## Problem to work on
Everything from the line containing "li1 | - | 445 |" through the last line of the records must be returned verbatim, and nothing outside that range.
[Start of Attachment]
### config.mk
export PLATFORM = sky130hd
export DESIGN_NAME = hshp_fifo
export DESIGN_NICKNAME = d
export VERILOG_FILES = /design/src/sv/hshp_pkg.sv /design/src/sv/hshp_fifo.sv
export SDC_FILE = /design/constraint.sdc
export NUM_CORES = 1
export LEC_CHECK = 0
export BUFFER_PORTS_ARGS = -buffer_cell sky130_fd_sc_hd__clkbuf_2
export CAP_MARGIN = 20
export CORE_UTILIZATION = 35
export CTS_CLUSTER_SIZE = 16
export DETAILED_ROUTE_END_ITERATION = 16
export GPL_TIMING_DRIVEN = 0
export PLACE_DENSITY_LB_ADDON = 0.15
export SKIP_CTS_REPAIR_TIMING = 1
export SLEW_MARGIN = 20
export SYNTH_ARGS = -nofsm -noshare
export SYNTH_HDL_FRONTEND = slang
export SYNTH_SLANG_ARGS = --single-unit
export TNS_END_PERCENT = 20
### constraint.sdc
create_clock -name clk -period 1.95 [get_ports clk]
set_clock_uncertainty 0.15 [all_clocks]
set_input_delay 0.195 -clock clk [delete_from_list [all_inputs] [get_ports clk]]
set_output_delay 0.195 -clock clk [all_outputs]
set_load 0.02 [all_outputs]
### src/sv/hshp_pkg.sv
// Shared constants, types and helper functions of the height slice histogram peak unit.
package hshp_pkg;

	localparam int MAX_BINS   = 512;
	localparam int BIN_BITS   = $clog2(MAX_BINS);
	localparam int LIM_BITS   = $clog2(MAX_BINS + 1);
	localparam int COUNT_BITS = 21;
	localparam int TOTAL_BITS = 30;
	localparam int POS_BITS   = 11;
	localparam int CFG_BITS   = 11;
	localparam int HLIM_BITS  = 10;
	localparam int CIDX_BITS  = 2;
	localparam int FIFO_DEPTH = 4;
	localparam int FPTR_BITS  = $clog2(FIFO_DEPTH);

	localparam logic [31:0] EPS_BITS = 32'h3400_0000;
	localparam logic [31:0] INF_BITS = 32'h7F80_0000;
	localparam logic [31:0] MAG_MASK = 32'h7FFF_FFFF;

	localparam logic [COUNT_BITS-1:0] COUNT_MAX = {COUNT_BITS{1'b1}};

	localparam logic [CIDX_BITS-1:0] CFG_CELLS_PER_ROW    = 2'd0;
	localparam logic [CIDX_BITS-1:0] CFG_ROWS_PER_SLICE   = 2'd1;
	localparam logic [CIDX_BITS-1:0] CFG_HEIGHT_LIMIT_BIN = 2'd2;

	localparam logic [CFG_BITS-1:0]  RST_CELLS_PER_ROW    = 11'd800;
	localparam logic [CFG_BITS-1:0]  RST_ROWS_PER_SLICE   = 11'd600;
	localparam logic [HLIM_BITS-1:0] RST_HEIGHT_LIMIT_BIN = 10'd200;

	typedef struct packed {
		logic [CFG_BITS-1:0]  cells_per_row;
		logic [CFG_BITS-1:0]  rows_per_slice;
		logic [HLIM_BITS-1:0] height_limit_bin;
	} cfg_t;

	typedef struct packed {
		logic [BIN_BITS-1:0] bin;
		logic                inc;
		logic                last;
	} entry_t;

	typedef struct packed {
		logic [BIN_BITS-1:0]   max_bin;
		logic [COUNT_BITS-1:0] max_count;
		logic [TOTAL_BITS-1:0] total_count;
		logic [BIN_BITS-1:0]   deck_bin;
		logic [COUNT_BITS-1:0] deck_count;
		logic                  deck_found;
	} result_t;

	typedef enum logic [2:0] {
		ST_INIT,
		ST_RUN,
		ST_PASS1,
		ST_PASS2,
		ST_DONE
	} back_state_t;

	function automatic logic [LIM_BITS-1:0] eff_limit(input cfg_t cfg);
		logic [LIM_BITS-1:0] lim;
		lim = LIM_BITS'(cfg.height_limit_bin);
		if (lim > LIM_BITS'(MAX_BINS)) begin
			lim = LIM_BITS'(MAX_BINS);
		end
		return lim;
	endfunction

endpackage

### src/sv/hshp_fifo.sv
// Short queue of classified cells between the input stage and the histogram stage.
module hshp_fifo (
	input  logic             clk,
	input  logic             arst_n,
	input  logic             push,
	input  hshp_pkg::entry_t push_entry,
	output logic             full,
	input  logic             pop,
	output logic             not_empty,
	output hshp_pkg::entry_t head
);
	import hshp_pkg::*;

	entry_t                slot_q [FIFO_DEPTH];
	logic [FPTR_BITS-1:0]  wr_ptr_q;
	logic [FPTR_BITS-1:0]  rd_ptr_q;
	logic [FPTR_BITS:0]    count_q;

	assign full      = (count_q == (FPTR_BITS+1)'(FIFO_DEPTH));
	assign not_empty = (count_q != '0);
	assign head      = slot_q[rd_ptr_q];

	always_ff @(posedge clk) begin
		if (push) begin
			slot_q[wr_ptr_q] <= push_entry;
		end
	end

	always_ff @(posedge clk or negedge arst_n) begin
		if (!arst_n) begin
			wr_ptr_q <= '0;
			rd_ptr_q <= '0;
			count_q  <= '0;
		end else begin
			if (push) begin
				wr_ptr_q <= wr_ptr_q + FPTR_BITS'(1);
			end
			if (pop) begin
				rd_ptr_q <= rd_ptr_q + FPTR_BITS'(1);
			end
			if (push && !pop) begin
				count_q <= count_q + (FPTR_BITS+1)'(1);
			end else if (pop && !push) begin
				count_q <= count_q - (FPTR_BITS+1)'(1);
			end
		end
	end

endmodule

==> run metrics, run 1 <==
sequential fraction of the synthesis area=~75%; Synth Area in Simple Gates=under 10%; clock latency on the worst-skew pair=~290 ps; DRT iter0 DRCs=26; fmax=between 500 and 600 MHz; peak supply drop=~0.61 mV; Worst Path Arrival=roughly 1500 ps; clk slew on worst S/H paths=around 90 ps; vias in the first global route=~1000; Hold Crit Start=pop; initial antenna violation count=0; compound-cell area share of the yosys netlist=less than 1%; Critical-path top delay cell=mux4_2; post-route worst setup slack=~62 ps; nets=161; mux cell area share after synthesis=a little over an eighth; delay-heaviest family, CP=multiplexers; total core area=between 0.005 and 0.006 mm^2; Synth top area share=between 60% and 70%; first-pass GRT wire length=between 4 and 5 mm; post-synthesis instance area=0.00199 mm^2; PD cells=approximately 1400 mW/mm^2; Post-DP Area=between 0.002 and 0.0025 mm^2; xor and xnor area share after synthesis=under 10%; Post-Place Setup Slack=206 ps; RSZ-0062 raised after global routing=false; fin area=approximately 0.0025 mm^2; fin crit period=~1900 ps; routed wire length=between 3 and 4 mm; area leader, netlist=edfxtp_1; # diodes=0; Inserted Clock Buffers=5; gr usage total=around an eighth; CTS root buf=clkbuf_8; Worst EP required=around 1600 ps; Synth async-reset ratio=between 10 and 15%; Yosys warning count=0; Syn Inst Count=91; Post-synth top cells=44 x edfxtp_1, 8 x mux4_2, 7 x dfrtp_1; DR pass1 iterations=3; Routability Congestion=between 0.6 and 0.7; crit path max fanout=10; largest net degree at the start of global routing=16; H-tree levels=2; crit-path max cell delay=between 500 and 600 ps; post-DP HPWL=2.16 mm; Post-Syn Nets=around 110; share of layout cells above drive strength 1=approximately 34%; average cell area after synthesis=21.8 um^2; final-report setup violation count=0; vias=around 970; Remaining DRCs=0; I/O Pins=28; Reg-to-Reg End=slot_q[1][7]$_DFFE_PP_; setup_tns=0 ps; Std-Cell Rows=27; ratio of final minimum period to clock period=a little over nine tenths; Leakage=~0.91 nW; #FFs+latches synth=51; area grow syn2layout=23.5%; Die Span X=about 77 um; most frequent cell after synthesis=edfxtp_1; clk sinks=51; max cap viols=0; synth unique cells=18; hold worst-path end=rd_ptr_q[1]$_DFFE_PN0P_; Non-Filler Instances=about 210; Cell Chain, Critical Path=buf_12, mux4_2, clkbuf_2; worst hold path cell count=3; TritonCTS clock tree=built; Setup crit end kind=output port; worst slew pin tran=between 500 and 600 ps; final total power=3.34 mW; initial core utilization=36.1%; number of port buffers=27; Slew Limit Fails=0; WL/cell=15.1 um; worst path bufs/invs=2; global route overflow=0; largest family of logic cells by synthesized area=multiplexers; Primary FF master, synth=edfxtp_1; Worst R2R Setup Slack=between 200 and 300 ps; reg-to-reg startpoint=wr_ptr_q[1]$_DFFE_PN0P_; die area=0.00599 mm^2; Final Hold Fails=0; antenna viol nets, final=0; worst reg2reg path depth=3; top cells by area, synth=edfxtp_1 66%, mux4_2 9.1%, dfrtp_1 8.8%, mux4_1 4.0%, ha_1 3.1%; CTS max path bufs=2; kind of critical path=reg2out; crit path launch type=flip-flop; outcome=completed; Slew HR=between 60% and 70%; Post-synth EDFFs=44; Worst Hold Class=in2reg; vias per cell=4.54; placed cell count=190; chip height=a little under 80 um; area share of fa/ha/maj cells after synthesis=slightly above 4%
[power breakdown]
part	switching (mW)	internal [mW]	leakage (nW)
logic	0.638	0.549	0.383
clock network	0.332	0.251	0.0412
registers	0.114	1.46	0.485
[cell type report]
type	count	area, um^2
timing repair buffer	42	280
sequential	51	1500
multi-input combinational	34	460
clock buffer	6	72.6
buffer	2	27.5
tap	72	90.1
fill	486	3050
inverter	4	15.0
clock inverter	2	12.5
[through the flow]
step	utilization, %	hold slack, ps
3_5_place_dp	40.2	-102
2_1_floorplan	-	-251
4_1_cts	41.7	-428
6_report	44.6	16.3
5_1_grt	44.6	30.8
3_3_place_gp	40.2	-111
[logic make-up after synthesis]
logic type               Yosys count
AO/OA/AOI/OAI                      1
XOR/XNOR                           6
adder cells (fa/ha/maj)            6
buffers and inverters              6
flip-flops                        51
multiplexers                      12
AND/OR/NAND/NOR                    9
[worst reg2reg max path, cell delays in order (launching register included)]
cell and delay, ps:
dfrtp_1 410, inv_1 100, ha_1 140, and2_1 500
[cell usage in the layout (no fill, tap or decap)]
master	Yosys	layout
xnor2_1	2	2
nand2_1	2	2
clkbuf_2	0	26
nor3b_1	1	1
clkbuf_1	0	1
ha_1	5	5
o21ai_0	1	1
edfxtp_1	44	44
mux2_2	1	1
nor2_1	1	1
clkbuf_4	0	1
dlygate4sd3_1	0	13
inv_1	4	4
clkinv_2	0	1
fa_1	1	1
buf_2	1	1
clkbuf_8	0	5
mux4_2	8	8
and2_1	4	4
or3_1	1	1
dfrtp_2	0	1
dfrtp_1	7	6
xor2_1	4	4
clkinvlp_4	0	1
buf_4	0	2
buf_12	0	1
mux4_1	3	3
[worst max-delay path by stage]
stage | startpoint | depth (start not counted) | end | slack (ps)
final | rd_ptr_q[0]$_DFFE_PN0P_ | 3 | head[0] | 60
after detailed placement | rd_ptr_q[0]$_DFFE_PN0P_ | 3 | head[1] | 210
after global placement | rd_ptr_q[0]$_DFFE_PN0P_ | 3 | head[1] | 210
after global routing | rd_ptr_q[0]$_DFFE_PN0P_ | 3 | head[5] | 7
after CTS | rd_ptr_q[0]$_DFFE_PN0P_ | 3 | head[1] | -130
after floorplan | rd_ptr_q[0]$_DFFE_PN0P_ | 2 | head[0] | 450
[flip-flops by register name (all words and copies together), names as in the netlist]
signal and flops:
rd_ptr_q 2, slot_q 44, wr_ptr_q 2, count_q 3
[per-layer routing]
metal / vias up / part of all wire, % / GRT usage, %
li1: 453 / - / -
met1: 489 / 42 / 12.9
met2: 19 / 53 / 21.0
met3: 6 / 3.7 / 3.29
met4: 0 / 1.3 / 4.53
met5: - / 0 / 0
(Power assumes the default switching activity.)
==> inputs of run 2 (changes only) <==
--- a/config.mk
+++ b/config.mk
@@ -9,2 +9,4 @@
 export CAP_MARGIN = 20
+export CELL_PAD_IN_SITES_DETAIL_PLACEMENT = 1
+export CELL_PAD_IN_SITES_GLOBAL_PLACEMENT = 2
 export CORE_UTILIZATION = 35
@@ -14,2 +16,3 @@
 export PLACE_DENSITY_LB_ADDON = 0.15
+export REMOVE_ABC_BUFFERS = 1
 export SKIP_CTS_REPAIR_TIMING = 1
==> constraint.sdc (replaced) <==
create_clock -name clk -period 1.95 [get_ports clk]
set_clock_uncertainty 0.15 [all_clocks]
set_input_delay 0.0975 -clock clk [delete_from_list [all_inputs] [get_ports clk]]
set_output_delay 0.0975 -clock clk [all_outputs]
set_load 0.02 [all_outputs]
==> run 2 against run 1 <==
Compared with the run above: utilization decreased by 0.34 points; cell area shrank 0.76%; maximum frequency up 1.1%; cell count fell by 1.4%; power is 1.2% higher; clock power up 21%; routed wire length rose by 1.6%; clock-buffer cell count fell by 1; combinational power fell by 17%; worst hold slack worse by 6.4 ps; non-clock buffer count shrank 3; critical path type unchanged.
==> run metrics, run 2 (synthesis gave the netlist of run 1 again) <==
crit path launch type=flip-flop; first-pass GRT wire length=roughly 5.0 mm; area grow syn2layout=22.6%; total core area=~0.0055 mm^2; H-tree levels=2; largest net degree at the start of global routing=16; DR pass1 iterations=3; final core utilization=44.3%; Die Span X=roughly 77 um; worst reg2reg path depth=3; gr usage total=11.8%; commonest non-fill, non-tap cell in the layout=edfxtp_1; share of layout cells above drive strength 1=between 30% and 40%; antenna viol nets, final=0; reg-to-reg startpoint=wr_ptr_q[0]$_DFFE_PN0P_; M3 GR Usage=under 10%; fin crit period=1870 ps; Critical-path top delay cell=dfrtp_4; global route overflow=0; Most flops, register=slot_q; fmax=approximately 540 MHz; met1 GRT Util=about an eighth; Worst R2R Setup Slack=250 ps; routed wire length=between 3 and 4 mm; peak supply drop=~0.54 mV; Largest register FFs=44; vias in the first global route=979; number of port buffers=27; Inserted Clock Buffers=5; Layout fillers=roughly 540; Worst EP required=1700 ps; worst slew pin tran=622 ps; Std-Cell Rows=27; final-report setup violation count=0; vias per cell=4.57; TritonCTS clock tree=built; DRT iter0 DRCs=38; CTS max path bufs=2; Cell Chain, Critical Path=mux4_2, clkbuf_2; initial core utilization=36.1%; Top Usage Layer GRT=met2; Final Hold Fails=0; Slew Limit Fails=0; initial antenna violation count=0; register area=roughly 0.0015 mm^2; Worst Hold Class=in2async; Remaining DRCs=0; Leakage=roughly 0.89 nW; Setup crit end kind=output port; kind of critical path=reg2out; crit path from=rd_ptr_q[0]$_DFFE_PN0P_; Post-Place Setup Slack=-3.79 ps; crit path max fanout=13; WL/cell=around 16 um; Worst Path Arrival=between 1500 and 2000 ps; outcome=completed; post-DP HPWL=~2.1 mm; # diodes=0; nets=between 150 and 200; PD cells=roughly 1400 mW/mm^2; clk sinks=51; RSZ-0062 raised after global routing=false; I/O Pins=28; post-route worst setup slack=~83 ps; vias=around 960; hold_ws=~10 ps; clk slew on worst S/H paths=roughly 90 ps; placed cell count=about 190; Non-Filler Instances=210; Slew HR=58.5%; fin area=0.00244 mm^2; chip height=~77 um; clock latency on the worst-skew pair=around 300 ps; max cap viols=0; ratio of final minimum period to clock period=95.7%; Largest regs=slot_q (44), count_q (3); die area=0.00599 mm^2; Routability Congestion=between 0.5 and 0.6; routing usage on met2=approximately a fifth; area occupied by multi-input gates=between 400 and 500 um^2; crit-path max cell delay=~600 ps; CTS root buf=clkbuf_8; Post-DP Area=0.00220 mm^2; most frequent cells in the layout=44 x edfxtp_1, 27 x clkbuf_2, 14 x dlygate4sd3_1
==> run 2: worst paths after layout <==
kind                                                end
worst max-delay path                            head[7]
worst min register to register   count_q[2]$_DFFE_PN0P_
worst min-delay path            wr_ptr_q[1]$_DFFE_PN0P_
worst max register to register   slot_q[0][2]$_DFFE_PP_
max in group asynchronous       rd_ptr_q[0]$_DFFE_PN0P_
min in group clk                 count_q[2]$_DFFE_PN0P_
==> run 2: through the flow <==
step / power (mW) / TNS (ps)
floorplan: 2.34 / 0
global placement: 2.66 / -13.7
detailed placement: 2.70 / -3.79
CTS: 3.40 / -3110
global route: 3.58 / 0
finish: 3.38 / 0
==> run 2: layout make-up <==
cell class	count	share of cell area, %
well taps	72	3.70
multi-input cells	34	18.4
flip-flops and latches	51	61.6
inverters	4	0.616
clock buffers	5	2.82
clock inverters	3	1.59
repair buffers	41	11.3
==> run 2: critical path: cells and delay by family, from the launching register on <==
kind	cells	cell delay, ps
flops	1	600
buf+inv	1	170
mux	1	550
==> run 2: per-layer routing <==
| layer | routed length (um) | vias to the layer above |
|---|---|---|
| met1 | 1400 | 491 |
| met4 | 58 | 0 |
| met5 | 0 | - |
| met2 | 1690 | 18 |
| li1 | - | 445 |
| met3 | 118 | 5 |
==> run 2: report_power, final <==
group	leakage (nW)	internal (mW)	switching (mW)
combinational	0.352	0.475	0.517
sequential	0.485	1.46	0.224
clock	0.0556	0.376	0.328
total	0.893	2.31	1.07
[End of Attachment]
## Response to the task
| li1 | - | 445 |
| met3 | 118 | 5 |
==> run 2: report_power, final <==
group	leakage (nW)	internal (mW)	switching (mW)
combinational	0.352	0.475	0.517
sequential	0.485	1.46	0.224
clock	0.0556	0.376	0.328
total	0.893	2.31	1.07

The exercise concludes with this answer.